PROBLEM STATEMENT ->
Scan the entries below and state how many lines contain "after". No other output.

(Dataset entries)
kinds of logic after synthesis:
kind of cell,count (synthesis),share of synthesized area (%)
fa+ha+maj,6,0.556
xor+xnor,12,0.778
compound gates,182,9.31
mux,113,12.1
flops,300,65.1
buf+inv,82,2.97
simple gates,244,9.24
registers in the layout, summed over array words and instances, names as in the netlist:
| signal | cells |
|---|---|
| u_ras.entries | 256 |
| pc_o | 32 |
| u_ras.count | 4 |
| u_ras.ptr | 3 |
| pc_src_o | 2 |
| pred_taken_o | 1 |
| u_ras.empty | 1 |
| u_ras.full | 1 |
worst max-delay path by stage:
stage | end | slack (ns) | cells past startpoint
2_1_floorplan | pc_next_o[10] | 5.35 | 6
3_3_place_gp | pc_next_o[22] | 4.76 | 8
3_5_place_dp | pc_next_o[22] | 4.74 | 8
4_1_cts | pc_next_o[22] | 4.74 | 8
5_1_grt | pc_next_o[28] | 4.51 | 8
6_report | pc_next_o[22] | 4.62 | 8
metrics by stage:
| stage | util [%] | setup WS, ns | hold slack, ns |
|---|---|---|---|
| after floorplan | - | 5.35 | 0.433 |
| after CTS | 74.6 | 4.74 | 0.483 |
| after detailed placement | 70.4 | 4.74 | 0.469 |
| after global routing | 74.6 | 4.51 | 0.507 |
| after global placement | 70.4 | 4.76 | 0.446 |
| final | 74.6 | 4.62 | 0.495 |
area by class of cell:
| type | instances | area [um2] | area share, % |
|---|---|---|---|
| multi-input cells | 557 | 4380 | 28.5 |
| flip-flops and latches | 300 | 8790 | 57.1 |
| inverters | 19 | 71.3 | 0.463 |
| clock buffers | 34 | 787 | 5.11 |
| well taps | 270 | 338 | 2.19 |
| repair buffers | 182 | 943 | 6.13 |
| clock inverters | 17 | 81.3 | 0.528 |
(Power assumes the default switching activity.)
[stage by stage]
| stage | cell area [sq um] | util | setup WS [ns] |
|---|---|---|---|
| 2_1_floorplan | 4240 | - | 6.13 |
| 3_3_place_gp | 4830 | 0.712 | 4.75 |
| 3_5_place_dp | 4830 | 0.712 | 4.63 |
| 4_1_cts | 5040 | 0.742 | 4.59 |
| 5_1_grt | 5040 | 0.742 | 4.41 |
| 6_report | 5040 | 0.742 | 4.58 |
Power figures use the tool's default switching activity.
## config.mk

```make
export PLATFORM = sky130hd
export DESIGN_NAME = mul_div_unit
export DESIGN_NICKNAME = d
export VERILOG_FILES = /design/src/rtl/mul_div_unit.sv
export SDC_FILE = /design/constraint.sdc
export NUM_CORES = 1
export LEC_CHECK = 0
export BUFFER_PORTS_ARGS = -buffer_cell sky130_fd_sc_hd__buf_2
export CAP_MARGIN = 20
export CELL_PAD_IN_SITES_DETAIL_PLACEMENT = 1
export CELL_PAD_IN_SITES_GLOBAL_PLACEMENT = 1
export CORE_MARGIN = 10
export CORE_UTILIZATION = 25
export CTS_CLUSTER_DIAMETER = 60
export CTS_CLUSTER_SIZE = 8
export DETAILED_ROUTE_END_ITERATION = 10
export PLACE_DENSITY_LB_ADDON = 0.1
export SYNTH_ARGS = -nofsm -noshare
export SYNTH_HDL_FRONTEND = slang
export SYNTH_SLANG_ARGS = --single-unit
export TNS_END_PERCENT = 10
```

## constraint.sdc

```tcl
create_clock -name clk_i -period 6.6 [get_ports clk_i]
set_input_delay 0.66 -clock clk_i [delete_from_list [all_inputs] [get_ports clk_i]]
set_output_delay 0.66 -clock clk_i [all_outputs]
set_load 0.005 [all_outputs]
```

## src/rtl/mul_div_unit.sv

```systemverilog
`default_nettype none
// ============================================================================
// Module  : mul_div_unit
// Purpose : Multi-cycle multiply/divide unit with architectural HI/LO
//           registers; one shift-add / shift-subtract step per cycle.
// Revision: 1.0 - initial release
// ============================================================================
module mul_div_unit #(
    parameter int WIDTH = 32
) (
    input  logic             clk_i,
    input  logic             rst_i,
    input  logic             start_i,
    input  logic [1:0]       op_i,
    input  logic [WIDTH-1:0] src1_i,
    input  logic [WIDTH-1:0] src2_i,
    input  logic             wr_hi_i,
    input  logic             wr_lo_i,
    input  logic [WIDTH-1:0] wr_data_i,
    output logic             busy_o,
    output logic             done_o,
    output logic             div_by_zero_o,
    output logic [WIDTH-1:0] hi_o,
    output logic [WIDTH-1:0] lo_o
);

    localparam int c_CNT_W = $clog2(WIDTH + 1);

    typedef enum logic [1:0] {
        S_IDLE   = 2'd0,
        S_RUN    = 2'd1,
        S_FINISH = 2'd2
    } state_t;

    state_t               r_state;
    logic                 r_is_div;
    logic                 r_sign1;
    logic                 r_sign2;
    logic                 r_dbz_pend;
    logic [c_CNT_W-1:0]   r_count;
    logic [WIDTH-1:0]     r_b;
    logic [2*WIDTH-1:0]   r_acc;
    logic [WIDTH-1:0]     r_hi;
    logic [WIDTH-1:0]     r_lo;
    logic                 r_busy;
    logic                 r_done;
    logic                 r_dbz;

    logic                 w_signed;
    logic                 w_neg1;
    logic                 w_neg2;
    logic [WIDTH-1:0]     w_mag1;
    logic [WIDTH-1:0]     w_mag2;
    logic                 w_dbz_start;
    logic [WIDTH:0]       w_mul_sum;
    logic [2*WIDTH-1:0]   w_mul_next;
    logic [WIDTH:0]       w_rem_sh;
    logic [WIDTH:0]       w_diff;
    logic                 w_fits;
    logic [2*WIDTH-1:0]   w_div_next;
    logic [2*WIDTH-1:0]   w_prod;
    logic [WIDTH-1:0]     w_quot;
    logic [WIDTH-1:0]     w_rem;

    always_comb begin
        w_signed    = ~op_i[0];
        w_neg1      = w_signed & src1_i[WIDTH-1];
        w_neg2      = w_signed & src2_i[WIDTH-1];
        w_mag1      = w_neg1 ? -src1_i : src1_i;
        w_mag2      = w_neg2 ? -src2_i : src2_i;
        w_dbz_start = op_i[1] & (src2_i == '0);

        // Multiply: accumulator holds {partial product, remaining multiplier bits}
        w_mul_sum   = {1'b0, r_acc[2*WIDTH-1:WIDTH]} + (r_acc[0] ? {1'b0, r_b} : '0);
        w_mul_next  = {w_mul_sum, r_acc[WIDTH-1:1]};

        // Divide: accumulator holds {partial remainder, dividend/quotient bits}
        w_rem_sh    = r_acc[2*WIDTH-1:WIDTH-1];
        w_diff      = w_rem_sh - {1'b0, r_b};
        w_fits      = ~w_diff[WIDTH];
        w_div_next  = {(w_fits ? w_diff[WIDTH-1:0] : w_rem_sh[WIDTH-1:0]),
                       r_acc[WIDTH-2:0], w_fits};

        w_prod      = (r_sign1 ^ r_sign2) ? -r_acc : r_acc;
        w_quot      = (r_sign1 ^ r_sign2) ? -r_acc[WIDTH-1:0] : r_acc[WIDTH-1:0];
        w_rem       = r_sign1 ? -r_acc[2*WIDTH-1:WIDTH] : r_acc[2*WIDTH-1:WIDTH];
    end

    always_ff @(posedge clk_i or posedge rst_i) begin
        if (rst_i) begin
            r_state    <= S_IDLE;
            r_is_div   <= 1'b0;
            r_sign1    <= 1'b0;
            r_sign2    <= 1'b0;
            r_dbz_pend <= 1'b0;
            r_count    <= '0;
            r_b        <= '0;
            r_acc      <= '0;
            r_hi       <= '0;
            r_lo       <= '0;
            r_busy     <= 1'b0;
            r_done     <= 1'b0;
            r_dbz      <= 1'b0;
        end else begin
            r_done <= 1'b0;
            case (r_state)
                S_IDLE: begin
                    r_dbz <= 1'b0;
                    if (wr_hi_i) r_hi <= wr_data_i;
                    if (wr_lo_i) r_lo <= wr_data_i;
                    if (start_i) begin
                        r_is_div <= op_i[1];
                        r_b      <= w_mag2;
                        r_count  <= c_CNT_W'(WIDTH);
                        r_busy   <= 1'b1;
                        if (w_dbz_start) begin
                            // Keep the raw dividend; it becomes HI unchanged
                            r_sign1    <= 1'b0;
                            r_sign2    <= 1'b0;
                            r_acc      <= {{WIDTH{1'b0}}, src1_i};
                            r_dbz_pend <= 1'b1;
                            r_state    <= S_FINISH;
                        end else begin
                            r_sign1    <= w_neg1;
                            r_sign2    <= w_neg2;
                            r_acc      <= {{WIDTH{1'b0}}, w_mag1};
                            r_dbz_pend <= 1'b0;
                            r_state    <= S_RUN;
                        end
                    end
                end
                S_RUN: begin
                    r_acc   <= r_is_div ? w_div_next : w_mul_next;
                    r_count <= r_count - c_CNT_W'(1);
                    if (r_count == c_CNT_W'(1)) r_state <= S_FINISH;
                end
                S_FINISH: begin
                    if (r_dbz_pend) begin
                        r_hi  <= r_acc[WIDTH-1:0];
                        r_lo  <= '1;
                        r_dbz <= 1'b1;
                    end else if (r_is_div) begin
                        r_hi  <= w_rem;
                        r_lo  <= w_quot;
                        r_dbz <= 1'b0;
                    end else begin
                        r_hi  <= w_prod[2*WIDTH-1:WIDTH];
                        r_lo  <= w_prod[WIDTH-1:0];
                        r_dbz <= 1'b0;
                    end
                    r_dbz_pend <= 1'b0;
                    r_done     <= 1'b1;
                    r_busy     <= 1'b0;
                    r_state    <= S_IDLE;
                end
                default: r_state <= S_IDLE;
            endcase
        end
    end

    assign busy_o        = r_busy;
    assign done_o        = r_done;
    assign div_by_zero_o = r_dbz;
    assign hi_o          = r_hi;
    assign lo_o          = r_lo;

endmodule
`default_nettype wire
```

WRITTEN RESPONSE ->
6